WORK TO COMPLETE:
Read through the lines below for the string "negative" and copy each one that has it.

START DATA TO USE

**src/hw/emd_regs.svh**
```systemverilog
// constants of the extended memory operation datapath
`ifndef EMD_REGS_SVH
`define EMD_REGS_SVH
`define EMD_DATA_W 8
`define EMD_ADDR_W 12
`define EMD_BIT_W 3
`define EMD_REG_ADDR_W 2
`define EMD_REG_ACCUM 2'h0
`define EMD_REG_STATUS 2'h1
`define EMD_STATUS_W 6
`define EMD_ACCUM_RESET 8'h00
`define EMD_STATUS_RESET 6'h00
`define EMD_BYTE_ZERO 8'h00
`define EMD_BYTE_ONE 8'h01
`define EMD_BYTE_ONES 8'hff
`define EMD_MSB 7
`define EMD_LSB 0
`define EMD_NIB_HI_TOP 7
`define EMD_NIB_HI_BOT 4
`define EMD_NIB_LO_TOP 3
`define EMD_NIB_LO_BOT 0
`endif

```
**src/hw/emd_pkg.sv**
```systemverilog
// types shared by the extended memory operation datapath
`include "emd_regs.svh"
package emd_pkg;
    typedef enum logic [4:0] {
        EMD_NO_OP = 5'h00,
        EMD_OR_TO_MEMORY_OP = 5'h01,
        EMD_ROTATE_LEFT_MEM_OP = 5'h02,
        EMD_ROTATE_LEFT_TO_ACCUM_OP = 5'h03,
        EMD_ROTATE_LEFT_CARRY_MEM_OP = 5'h04,
        EMD_ROTATE_LEFT_CARRY_ACCUM_OP = 5'h05,
        EMD_ROTATE_RIGHT_MEM_OP = 5'h06,
        EMD_ROTATE_RIGHT_TO_ACCUM_OP = 5'h07,
        EMD_ROTATE_RIGHT_CARRY_MEM_OP = 5'h08,
        EMD_ROTATE_RIGHT_CARRY_ACCUM_OP = 5'h09,
        EMD_SUBTRACT_BORROW_OP = 5'h0a,
        EMD_SUBTRACT_BORROW_TO_MEM_OP = 5'h0b,
        EMD_SUBTRACT_OP = 5'h0c,
        EMD_SUBTRACT_TO_MEM_OP = 5'h0d,
        EMD_DECREMENT_SKIP_ZERO_OP = 5'h0e,
        EMD_DECREMENT_SKIP_ZERO_ACCUM_OP = 5'h0f,
        EMD_INCREMENT_SKIP_ZERO_OP = 5'h10,
        EMD_INCREMENT_SKIP_ZERO_ACCUM_OP = 5'h11,
        EMD_SET_ALL_ONES_OP = 5'h12,
        EMD_SET_BIT_OP = 5'h13,
        EMD_SKIP_NONZERO_OP = 5'h14,
        EMD_SKIP_NONZERO_BIT_OP = 5'h15,
        EMD_NIBBLE_EXCHANGE_OP = 5'h16,
        EMD_NIBBLE_EXCHANGE_ACCUM_OP = 5'h17
    } emd_op_t;

    typedef enum logic [1:0] {
        EMD_ST_IDLE = 2'b00,
        EMD_ST_FETCH = 2'b01,
        EMD_ST_EXEC = 2'b10,
        EMD_ST_DUMMY = 2'b11
    } emd_state_t;

    typedef struct packed {
        logic chainedZero;
        logic specialZero;
        logic overflow;
        logic zero;
        logic auxCarry;
        logic carry;
    } emd_flags_t;

    typedef struct packed {
        emd_op_t op;
        logic [`EMD_ADDR_W-1:0] addr;
        logic [`EMD_BIT_W-1:0] bitSel;
    } emd_req_t;
endpackage

```
**src/hw/emd_subtractor.sv**
```systemverilog
// eight bit subtractor with borrow, carry, nibble carry and overflow
`timescale 1ns/100ps
`include "emd_regs.svh"
module emd_subtractor import emd_pkg::*; (
    input wire logic [`EMD_DATA_W-1:0] minuend,
    input wire logic [`EMD_DATA_W-1:0] subtrahend,
    input wire logic borrowIn,
    output logic [`EMD_DATA_W-1:0] difference,
    output logic carryOut,
    output logic auxCarryOut,
    output logic overflowOut
);
    logic [`EMD_DATA_W:0] wide;
    logic [`EMD_NIB_HI_BOT:0] low;

    always_comb begin
        wide = {1'b0, minuend} - {1'b0, subtrahend} - {{`EMD_DATA_W{1'b0}}, borrowIn};
        low = {1'b0, minuend[`EMD_NIB_LO_TOP:`EMD_NIB_LO_BOT]}
            - {1'b0, subtrahend[`EMD_NIB_LO_TOP:`EMD_NIB_LO_BOT]}
            - {{`EMD_NIB_HI_BOT{1'b0}}, borrowIn};
        difference = wide[`EMD_DATA_W-1:0];
        // carry set when no borrow, cleared on negative result
        carryOut = ~wide[`EMD_DATA_W];
        auxCarryOut = ~low[`EMD_NIB_HI_BOT];
        overflowOut = (minuend[`EMD_MSB] ^ subtrahend[`EMD_MSB]) & (minuend[`EMD_MSB] ^ wide[`EMD_MSB]);
    end
endmodule // emd_subtractor

```
**src/hw/emd_datapath.sv**
```systemverilog
// execution datapath of the extended data memory instructions
//
// Behaviour
// - full memory address, no bank selection
// - or to memory, zero flag only
// - rotate left memory, bit 7 to 0
// - rotate left to accumulator, memory kept
// - rotate left through carry, carry only
// - rotate right, bit 0 to 7
// - rotate right through carry, carry only
// - subtract with borrow into accumulator, six flags
// - subtract with borrow into memory byte
// - carry clear on negative difference
// - plain subtract, accumulator or memory, six flags
// - decrement memory, skip on zero
// - decrement into accumulator, skip on zero
// - increment memory, skip on zero
// - increment into accumulator, skip on zero
// - skip instructions take an extra cycle
// - set byte to ones or one bit
// - skip when byte nonzero
// - skip when selected bit nonzero
// - swap nibbles of memory byte
// - swap nibbles into accumulator
`timescale 1ns/100ps
`include "emd_regs.svh"
module emd_datapath import emd_pkg::*; (
    input wire logic sys_clk,
    input wire logic nrst,
    input wire logic opStart,
    input wire emd_req_t opReq,
    output logic opBusy,
    output logic opDone,
    output logic skipNext,
    output logic [`EMD_ADDR_W-1:0] memAddr,
    output logic memRd,
    input wire logic [`EMD_DATA_W-1:0] memRdData,
    output logic memWr,
    output logic [`EMD_DATA_W-1:0] memWrData,
    input wire logic [`EMD_REG_ADDR_W-1:0] regAddr,
    input wire logic [`EMD_DATA_W-1:0] regWrData,
    input wire logic regWr,
    input wire logic regRd,
    output logic [`EMD_DATA_W-1:0] regRdData,
    output logic [`EMD_DATA_W-1:0] accumulator,
    output emd_flags_t flags
);

    ////////////////////////////////////////////////////////////////////////////////
    // helpers

    function automatic logic isSkipOp(input emd_op_t op);
        unique case (op)
            EMD_DECREMENT_SKIP_ZERO_OP, EMD_DECREMENT_SKIP_ZERO_ACCUM_OP,
            EMD_INCREMENT_SKIP_ZERO_OP, EMD_INCREMENT_SKIP_ZERO_ACCUM_OP,
            EMD_SKIP_NONZERO_OP, EMD_SKIP_NONZERO_BIT_OP: isSkipOp = 1'b1;
            default: isSkipOp = 1'b0;
        endcase
    endfunction

    function automatic logic [`EMD_DATA_W-1:0] bitMask(input logic [`EMD_BIT_W-1:0] sel);
        bitMask = `EMD_BYTE_ONE << sel;
    endfunction

    function automatic logic isSubOp(input emd_op_t op);
        isSubOp = (op == EMD_SUBTRACT_BORROW_OP) || (op == EMD_SUBTRACT_BORROW_TO_MEM_OP)
            || (op == EMD_SUBTRACT_OP) || (op == EMD_SUBTRACT_TO_MEM_OP);
    endfunction

    ////////////////////////////////////////////////////////////////////////////////
    // declarations

    emd_state_t state;
    emd_state_t next_state;
    emd_req_t cur;
    logic skipPending;
    logic [`EMD_DATA_W-1:0] subDiff;
    logic subCarry;
    logic subAux;
    logic subOverflow;
    logic subBorrow;
    logic [`EMD_DATA_W-1:0] next_result;
    logic next_toMem;
    logic next_toAccum;
    logic next_skip;
    emd_flags_t next_flags;
    logic opTaken;
    logic memWrGo;
    logic accumRegWr;
    logic statusRegWr;

    ////////////////////////////////////////////////////////////////////////////////
    // strobes decoded once

    assign opTaken = (state == EMD_ST_IDLE) && opStart;
    assign memWrGo = (state == EMD_ST_EXEC) && next_toMem;
    assign accumRegWr = regWr && (regAddr == `EMD_REG_ACCUM);
    assign statusRegWr = regWr && (regAddr == `EMD_REG_STATUS);

    ////////////////////////////////////////////////////////////////////////////////
    // subtractor

    // borrow is the inverted carry only for the borrow forms
    assign subBorrow = ((cur.op == EMD_SUBTRACT_BORROW_OP) || (cur.op == EMD_SUBTRACT_BORROW_TO_MEM_OP))
        & ~flags.carry;

    emd_subtractor subUnit (
        .minuend(accumulator),
        .subtrahend(memRdData),
        .borrowIn(subBorrow),
        .difference(subDiff),
        .carryOut(subCarry),
        .auxCarryOut(subAux),
        .overflowOut(subOverflow)
    );

    ////////////////////////////////////////////////////////////////////////////////
    // operation decode, valid while the byte is on memRdData

    always_comb begin
        next_result = memRdData;
        next_toMem = 1'b0;
        next_toAccum = 1'b0;
        next_skip = 1'b0;
        next_flags = flags;
        unique case (cur.op)
            EMD_OR_TO_MEMORY_OP: begin
                next_result = accumulator | memRdData;
                next_toMem = 1'b1;
                next_flags.zero = (next_result == `EMD_BYTE_ZERO);
            end
            EMD_ROTATE_LEFT_MEM_OP, EMD_ROTATE_LEFT_TO_ACCUM_OP: begin
                next_result = {memRdData[`EMD_MSB-1:`EMD_LSB], memRdData[`EMD_MSB]};
                next_toMem = (cur.op == EMD_ROTATE_LEFT_MEM_OP);
                next_toAccum = (cur.op == EMD_ROTATE_LEFT_TO_ACCUM_OP);
            end
            EMD_ROTATE_LEFT_CARRY_MEM_OP, EMD_ROTATE_LEFT_CARRY_ACCUM_OP: begin
                next_result = {memRdData[`EMD_MSB-1:`EMD_LSB], flags.carry};
                next_flags.carry = memRdData[`EMD_MSB];
                next_toMem = (cur.op == EMD_ROTATE_LEFT_CARRY_MEM_OP);
                next_toAccum = (cur.op == EMD_ROTATE_LEFT_CARRY_ACCUM_OP);
            end
            EMD_ROTATE_RIGHT_MEM_OP, EMD_ROTATE_RIGHT_TO_ACCUM_OP: begin
                next_result = {memRdData[`EMD_LSB], memRdData[`EMD_MSB:`EMD_LSB+1]};
                next_toMem = (cur.op == EMD_ROTATE_RIGHT_MEM_OP);
                next_toAccum = (cur.op == EMD_ROTATE_RIGHT_TO_ACCUM_OP);
            end
            EMD_ROTATE_RIGHT_CARRY_MEM_OP, EMD_ROTATE_RIGHT_CARRY_ACCUM_OP: begin
                next_result = {flags.carry, memRdData[`EMD_MSB:`EMD_LSB+1]};
                next_flags.carry = memRdData[`EMD_LSB];
                next_toMem = (cur.op == EMD_ROTATE_RIGHT_CARRY_MEM_OP);
                next_toAccum = (cur.op == EMD_ROTATE_RIGHT_CARRY_ACCUM_OP);
            end
            EMD_SUBTRACT_BORROW_OP, EMD_SUBTRACT_BORROW_TO_MEM_OP,
            EMD_SUBTRACT_OP, EMD_SUBTRACT_TO_MEM_OP: begin
                next_result = subDiff;
                next_toMem = (cur.op == EMD_SUBTRACT_BORROW_TO_MEM_OP) || (cur.op == EMD_SUBTRACT_TO_MEM_OP);
                next_toAccum = ~next_toMem;
                next_flags.carry = subCarry;
                next_flags.auxCarry = subAux;
                next_flags.overflow = subOverflow;
                next_flags.zero = (subDiff == `EMD_BYTE_ZERO);
                next_flags.specialZero = subOverflow ^ subDiff[`EMD_MSB];
                // chained zero keeps the previous zero history only for the borrow forms
                next_flags.chainedZero = (subDiff == `EMD_BYTE_ZERO)
                    & (((cur.op == EMD_SUBTRACT_OP) || (cur.op == EMD_SUBTRACT_TO_MEM_OP)) | flags.chainedZero);
            end
            EMD_DECREMENT_SKIP_ZERO_OP, EMD_DECREMENT_SKIP_ZERO_ACCUM_OP: begin
                next_result = memRdData - `EMD_BYTE_ONE;
                next_toMem = (cur.op == EMD_DECREMENT_SKIP_ZERO_OP);
                next_toAccum = (cur.op == EMD_DECREMENT_SKIP_ZERO_ACCUM_OP);
                next_skip = (next_result == `EMD_BYTE_ZERO);
            end
            EMD_INCREMENT_SKIP_ZERO_OP, EMD_INCREMENT_SKIP_ZERO_ACCUM_OP: begin
                next_result = memRdData + `EMD_BYTE_ONE;
                next_toMem = (cur.op == EMD_INCREMENT_SKIP_ZERO_OP);
                next_toAccum = (cur.op == EMD_INCREMENT_SKIP_ZERO_ACCUM_OP);
                next_skip = (next_result == `EMD_BYTE_ZERO);
            end
            EMD_SET_ALL_ONES_OP: begin
                next_result = `EMD_BYTE_ONES;
                next_toMem = 1'b1;
            end
            EMD_SET_BIT_OP: begin
                next_result = memRdData | bitMask(cur.bitSel);
                next_toMem = 1'b1;
            end
            EMD_SKIP_NONZERO_OP: begin
                next_skip = (memRdData != `EMD_BYTE_ZERO);
            end
            EMD_SKIP_NONZERO_BIT_OP: begin
                next_skip = ((memRdData & bitMask(cur.bitSel)) != `EMD_BYTE_ZERO);
            end
            EMD_NIBBLE_EXCHANGE_OP, EMD_NIBBLE_EXCHANGE_ACCUM_OP: begin
                next_result = {memRdData[`EMD_NIB_LO_TOP:`EMD_NIB_LO_BOT],
                    memRdData[`EMD_NIB_HI_TOP:`EMD_NIB_HI_BOT]};
                next_toMem = (cur.op == EMD_NIBBLE_EXCHANGE_OP);
                next_toAccum = (cur.op == EMD_NIBBLE_EXCHANGE_ACCUM_OP);
            end
            default: begin
                next_result = memRdData;
            end
        endcase
    end

    ////////////////////////////////////////////////////////////////////////////////
    // sequencing

    always_comb begin
        next_state = state;
        unique case (state)
            EMD_ST_IDLE: begin
                if (opStart) begin
                    next_state = EMD_ST_FETCH;
                end
            end
            EMD_ST_FETCH: next_state = EMD_ST_EXEC;
            EMD_ST_EXEC: next_state = isSkipOp(cur.op) ? EMD_ST_DUMMY : EMD_ST_IDLE;
            EMD_ST_DUMMY: next_state = EMD_ST_IDLE;
        endcase
    end

    always_ff @(posedge sys_clk or negedge nrst) begin
        if (!nrst) begin
            state <= EMD_ST_IDLE;
        end else begin
            state <= next_state;
        end
    end

    // request held for the whole op
    always_ff @(posedge sys_clk or negedge nrst) begin
        if (!nrst) begin
            cur <= '0;
        end else if (opTaken) begin
            cur <= opReq;
        end
    end

    // busy from the accepting edge to the last edge of the op
    always_ff @(posedge sys_clk or negedge nrst) begin
        if (!nrst) begin
            opBusy <= 1'b0;
        end else begin
            opBusy <= (next_state != EMD_ST_IDLE);
        end
    end

    ////////////////////////////////////////////////////////////////////////////////
    // memory port

    // read side: full address straight from the request, no bank
    always_ff @(posedge sys_clk or negedge nrst) begin
        if (!nrst) begin
            memAddr <= '0;
            memRd <= 1'b0;
        end else begin
            memRd <= opTaken;
            if (opTaken) begin
                memAddr <= opReq.addr;
            end
        end
    end

    // write side: one strobe after the execute cycle of a memory destination op
    always_ff @(posedge sys_clk or negedge nrst) begin
        if (!nrst) begin
            memWr <= 1'b0;
            memWrData <= `EMD_BYTE_ZERO;
        end else begin
            memWr <= memWrGo;
            if (memWrGo) begin
                memWrData <= next_result;
            end
        end
    end

    ////////////////////////////////////////////////////////////////////////////////
    // completion and skip

    // skip condition held over the dummy cycle
    always_ff @(posedge sys_clk or negedge nrst) begin
        if (!nrst) begin
            skipPending <= 1'b0;
        end else if (state == EMD_ST_EXEC) begin
            skipPending <= next_skip;
        end
    end

    // skip ops end after the dummy cycle
    always_ff @(posedge sys_clk or negedge nrst) begin
        if (!nrst) begin
            opDone <= 1'b0;
        end else begin
            opDone <= (state == EMD_ST_EXEC && !isSkipOp(cur.op)) || (state == EMD_ST_DUMMY);
        end
    end

    // skip request rides on the done pulse of a skip op
    always_ff @(posedge sys_clk or negedge nrst) begin
        if (!nrst) begin
            skipNext <= 1'b0;
        end else begin
            skipNext <= (state == EMD_ST_DUMMY) && skipPending;
        end
    end

    ////////////////////////////////////////////////////////////////////////////////
    // accumulator and flags, datapath wins over a register write

    always_ff @(posedge sys_clk or negedge nrst) begin
        if (!nrst) begin
            accumulator <= `EMD_ACCUM_RESET;
        end else if (state == EMD_ST_EXEC && next_toAccum) begin
            accumulator <= next_result;
        end else if (accumRegWr) begin
            accumulator <= regWrData;
        end
    end

    always_ff @(posedge sys_clk or negedge nrst) begin
        if (!nrst) begin
            flags <= `EMD_STATUS_RESET;
        end else if (state == EMD_ST_EXEC) begin
            flags <= next_flags;
        end else if (statusRegWr) begin
            flags <= regWrData[`EMD_STATUS_W-1:0];
        end
    end

    ////////////////////////////////////////////////////////////////////////////////
    // register read port

    always_ff @(posedge sys_clk or negedge nrst) begin
        if (!nrst) begin
            regRdData <= `EMD_BYTE_ZERO;
        end else if (regRd) begin
            unique case (regAddr)
                `EMD_REG_ACCUM: regRdData <= accumulator;
                `EMD_REG_STATUS: regRdData <= {{(`EMD_DATA_W-`EMD_STATUS_W){1'b0}}, flags};
                default: regRdData <= `EMD_BYTE_ZERO;
            endcase
        end else begin
            regRdData <= `EMD_BYTE_ZERO;
        end
    end
endmodule // emd_datapath

```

END DATA TO USE

REPLY TO THE TASK:
        // carry set when no borrow, cleared on negative result
// - carry clear on negative difference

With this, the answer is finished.